Итак, Подобный решил, что Септория Второго Исхода должна быть украшена поединком. Арлинг нехорошо усмехнулся и медленно размял сначала одну, потом вторую ногу. Он был готов и чувствовал себя непобедимым. В нем бурлил солукрай.
Сабля в руках гиганта не пугала, однако когда горец метнул оружие ему под ноги, Арлинг растерялся. Похоже, противник собирался биться голыми руками. Если горец рассчитывал, что его враг благородно отбросит клинок в сторону, то он ошибся. Регарди быстро подхватил саблю и провел пальцами по гладкому лезвию, чувствуя остроту, которая дарила уверенность. Клинок был простым и без изысков, но для оружия массового убийства годился.
Гигант подходил спокойно, словно мясник к лежавшей на разделочном столе туше. Голоса жрецов вдруг стали выше, а барабаны заиграли частую дробь. Решив, что их поединок получил специальное музыкальное сопровождение, Арлинг не сразу заметил изменения в толпе нарзидов.
А между тем, с пленниками из Сикелии творилось что-то странное. Многие еще оставались лежать, борясь с недостатком воздуха и дурманом, но некоторые вдруг поднялись и, шатаясь, направились к краям выступов, нависавших над бездной. Миг – и сразу три нарзида бесследно исчезли в густом, клубящемся тумане.

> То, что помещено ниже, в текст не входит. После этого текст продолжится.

==> src/rtl/hsc_ctrl.sv <==
`timescale 1ns / 1ps
`include "hex_spiral_coordinate_generator_macros.svh"

module hsc_ctrl
  import hsc_pkg::*;
(
  input  logic        clk,
  input  logic        rst,
  input  logic        in_valid,
  output logic        in_stall,
  output logic        out_valid,
  input  logic        out_stall,
  output hsc_cmd_t    cmd,
  input  hsc_status_t status
);

  typedef enum logic {
    S_IDLE,
    S_RUN
  } state_t;

  state_t state;
  logic   slot_busy;

  // Output register still holds a beat that will not leave this cycle.
  assign slot_busy = out_valid && out_stall;

  // Take a request only when idle and the output register can absorb a marker.
  assign in_stall = (state != S_IDLE) || slot_busy;
  assign cmd.load = in_valid && !in_stall;
  assign cmd.emit = (state == S_RUN) && !slot_busy;

  // State and output valid.
  always_ff @(posedge clk) begin
    if (rst) begin
      state     <= S_IDLE;
      out_valid <= 1'b0;
    end else begin
      case (state)
        S_IDLE: begin
          if (cmd.load) begin
            state <= S_RUN;
          end
        end
        S_RUN: begin
          if (cmd.emit && status.last_cell) begin
            state <= S_IDLE;
          end
        end
        default: state <= S_IDLE;
      endcase

      if (cmd.emit) begin
        out_valid <= 1'b1;
      end else if (out_valid && !out_stall) begin
        out_valid <= 1'b0;
      end
    end
  end

  `HSC_ASSERT_ALWAYS(a_reset_idle, clk, rst |=> (state == S_IDLE) && !out_valid, "reset did not clear controller")
  `HSC_ASSERT(a_last_to_idle, clk, rst, cmd.emit && status.last_cell |=> state == S_IDLE, "no return to idle after last beat")
  `HSC_ASSERT(a_load_runs, clk, rst, cmd.load |=> (state == S_RUN) && !cmd.load, "request accepted while walking")
  `HSC_ASSERT(a_held_beat, clk, rst, out_valid && out_stall |=> out_valid, "stalled beat dropped")

endmodule

==> src/rtl/hsc_datapath.sv <==
`timescale 1ns / 1ps
`include "hex_spiral_coordinate_generator_macros.svh"

module hsc_datapath
  import hsc_pkg::*;
(
  input  logic        clk,
  input  logic        rst,
  input  logic        cfg_write,
  input  dir_t        cfg_data,
  input  req_t        req,
  input  hsc_cmd_t    cmd,
  output hsc_status_t status,
  output res_t        res
);

  localparam logic signed [RADIUS_W-1:0] RAD_MAX  = RADIUS_W'(MAX_RADIUS);
  localparam logic signed [RADIUS_W-1:0] RAD_NONE = -RADIUS_W'(1);

  dir_t   start_direction;
  coord_t hub_q, hub_r, walk_q, walk_r;
  ring_t  ring, step, outer_held;
  dir_t   side;
  logic   marker;

  dir_t   sd;
  logic signed [RADIUS_W-1:0] outer_c, inner_c, first_ring;
  logic   empty_req;
  ring_t  ring_first;
  coord_t in_q, in_r;

  ring_t  ring_inc;
  logic   side_end, ring_end;

  assign sd = dir_fold(start_direction);

  // Request decode: clamp radii, pick first ring.
  always_comb begin
    outer_c    = (req.outer_radius > RAD_MAX) ? RAD_MAX : req.outer_radius;
    inner_c    = (req.inner_radius < RAD_NONE) ? RAD_NONE : req.inner_radius;
    empty_req  = inner_c >= outer_c;
    first_ring = inner_c + RADIUS_W'(1);
    ring_first = first_ring[RING_W-1:0];
    in_q       = coord_t'(req.center_q);
    in_r       = coord_t'(req.center_r);
  end

  // Walk position bookkeeping.
  assign ring_inc  = ring + RING_W'(1);
  assign side_end  = (step == ring - RING_W'(1));
  assign ring_end  = (ring == '0) || ((side == LAST_SIDE) && side_end);
  assign status.last_cell = marker || ((ring == outer_held) && ring_end);

  // Start direction register.
  always_ff @(posedge clk) begin
    if (rst) begin
      start_direction <= DIR_RESET;
    end else if (cfg_write) begin
      start_direction <= cfg_data;
    end
  end

  // Walk registers: load on accept, advance one cell per emitted beat.
  always_ff @(posedge clk) begin
    if (rst) begin
      ring       <= '0;
      side       <= '0;
      step       <= '0;
      outer_held <= '0;
      marker     <= 1'b0;
      hub_q      <= '0;
      hub_r      <= '0;
      walk_q     <= '0;
      walk_r     <= '0;
    end else if (cmd.load) begin
      marker     <= empty_req;
      outer_held <= outer_c[RING_W-1:0];
      ring       <= ring_first;
      side       <= '0;
      step       <= '0;
      hub_q      <= in_q;
      hub_r      <= in_r;
      walk_q     <= in_q + scale_offset(dir_dq(sd), ring_first);
      walk_r     <= in_r + scale_offset(dir_dr(sd), ring_first);
    end else if (cmd.emit) begin
      if (ring_end) begin
        ring   <= ring_inc;
        side   <= '0;
        step   <= '0;
        walk_q <= hub_q + scale_offset(dir_dq(sd), ring_inc);
        walk_r <= hub_r + scale_offset(dir_dr(sd), ring_inc);
      end else begin
        if (side_end) begin
          side <= side + DIR_W'(1);
          step <= '0;
        end else begin
          step <= step + RING_W'(1);
        end
        walk_q <= walk_q + coord_t'(dir_dq(side));
        walk_r <= walk_r + coord_t'(dir_dr(side));
      end
    end
  end

  // Output payload register.
  always_ff @(posedge clk) begin
    if (cmd.emit) begin
      if (marker) begin
        res.cell_q  <= '0;
        res.cell_r  <= '0;
        res.present <= 1'b0;
        res.last    <= 1'b1;
      end else begin
        res.cell_q  <= FIELD_W'(walk_q);
        res.cell_r  <= FIELD_W'(walk_r);
        res.present <= 1'b1;
        res.last    <= status.last_cell;
      end
    end
  end

  // The ring counter steps one past the outer ring after the final beat.
  `HSC_ASSERT(a_ring_range, clk, rst, ring <= RING_W'(MAX_RADIUS + 1) || marker, "ring beyond max radius")
  `HSC_ASSERT(a_step_range, clk, rst, (step == '0) || (step < ring), "step beyond side length")
  `HSC_ASSERT(a_side_range, clk, rst, side < DIR_W'(DIR_COUNT), "side beyond last direction")

endmodule
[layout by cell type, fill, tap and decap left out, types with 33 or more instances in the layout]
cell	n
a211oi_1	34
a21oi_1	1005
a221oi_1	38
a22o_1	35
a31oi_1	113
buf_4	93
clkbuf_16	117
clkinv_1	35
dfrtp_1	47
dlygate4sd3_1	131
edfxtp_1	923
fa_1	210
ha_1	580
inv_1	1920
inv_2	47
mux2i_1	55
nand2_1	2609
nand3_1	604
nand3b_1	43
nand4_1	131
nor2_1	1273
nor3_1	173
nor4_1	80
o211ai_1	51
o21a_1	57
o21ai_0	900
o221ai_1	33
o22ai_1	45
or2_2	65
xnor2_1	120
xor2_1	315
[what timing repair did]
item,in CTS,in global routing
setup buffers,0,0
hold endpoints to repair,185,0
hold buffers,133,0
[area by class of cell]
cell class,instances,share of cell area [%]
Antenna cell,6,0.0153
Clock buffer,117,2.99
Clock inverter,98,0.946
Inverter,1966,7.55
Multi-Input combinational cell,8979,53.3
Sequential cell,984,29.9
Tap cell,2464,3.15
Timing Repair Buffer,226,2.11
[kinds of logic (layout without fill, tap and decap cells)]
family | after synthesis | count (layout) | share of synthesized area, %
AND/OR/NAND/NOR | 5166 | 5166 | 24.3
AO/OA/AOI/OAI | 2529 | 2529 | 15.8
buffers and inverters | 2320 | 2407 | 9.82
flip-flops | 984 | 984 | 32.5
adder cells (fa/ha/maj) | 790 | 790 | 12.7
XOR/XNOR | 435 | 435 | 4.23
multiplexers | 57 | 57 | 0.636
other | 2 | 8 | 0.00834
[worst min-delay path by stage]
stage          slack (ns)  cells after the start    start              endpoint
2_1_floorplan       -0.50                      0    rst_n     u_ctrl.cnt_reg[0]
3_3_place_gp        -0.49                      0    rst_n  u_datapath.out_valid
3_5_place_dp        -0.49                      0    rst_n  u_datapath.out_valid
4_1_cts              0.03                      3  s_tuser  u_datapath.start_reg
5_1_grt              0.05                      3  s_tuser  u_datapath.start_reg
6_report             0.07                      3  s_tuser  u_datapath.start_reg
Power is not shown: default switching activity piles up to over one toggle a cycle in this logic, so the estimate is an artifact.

– Любовь к тебе, Нехебкай, разрывает оковы Пространства и Времени! – нараспев читал Абир. – Прими наш дар! Пробудись! Ощути кровь древних в своем дыхании…
Пока Регарди пытался вернуть ясность чувствам, гигант напал. Арлинг взмахнул клинком и услышал четкий хруст ломающегося лезвия. Если бы он не проверил саблю заранее, то решил бы, что ему дали оружие с изъяном. Керхские сабли славились прочностью и легко перерубали закаменелые ветки маскатовых деревьев. Дело было не в клинке, а в гиганте, который даже не остановился, продолжая наступать. На шее человека не осталось ни царапины, хотя удар должен был лишить его головы.
– Я Джар! – крикнул горец и, вероятно, проломил бы Арлингу грудь ударом ноги, если бы тот перекатом не ушел в сторону.
– А я непобедимый, – прошептал Регарди, быстро откатываясь от края пропасти. Смысл слов горца был понятен. На древнем керхар-нараге слово «джар» означало «неубиваемый». Если это был психологический прием, то Джар выбрал не того противника.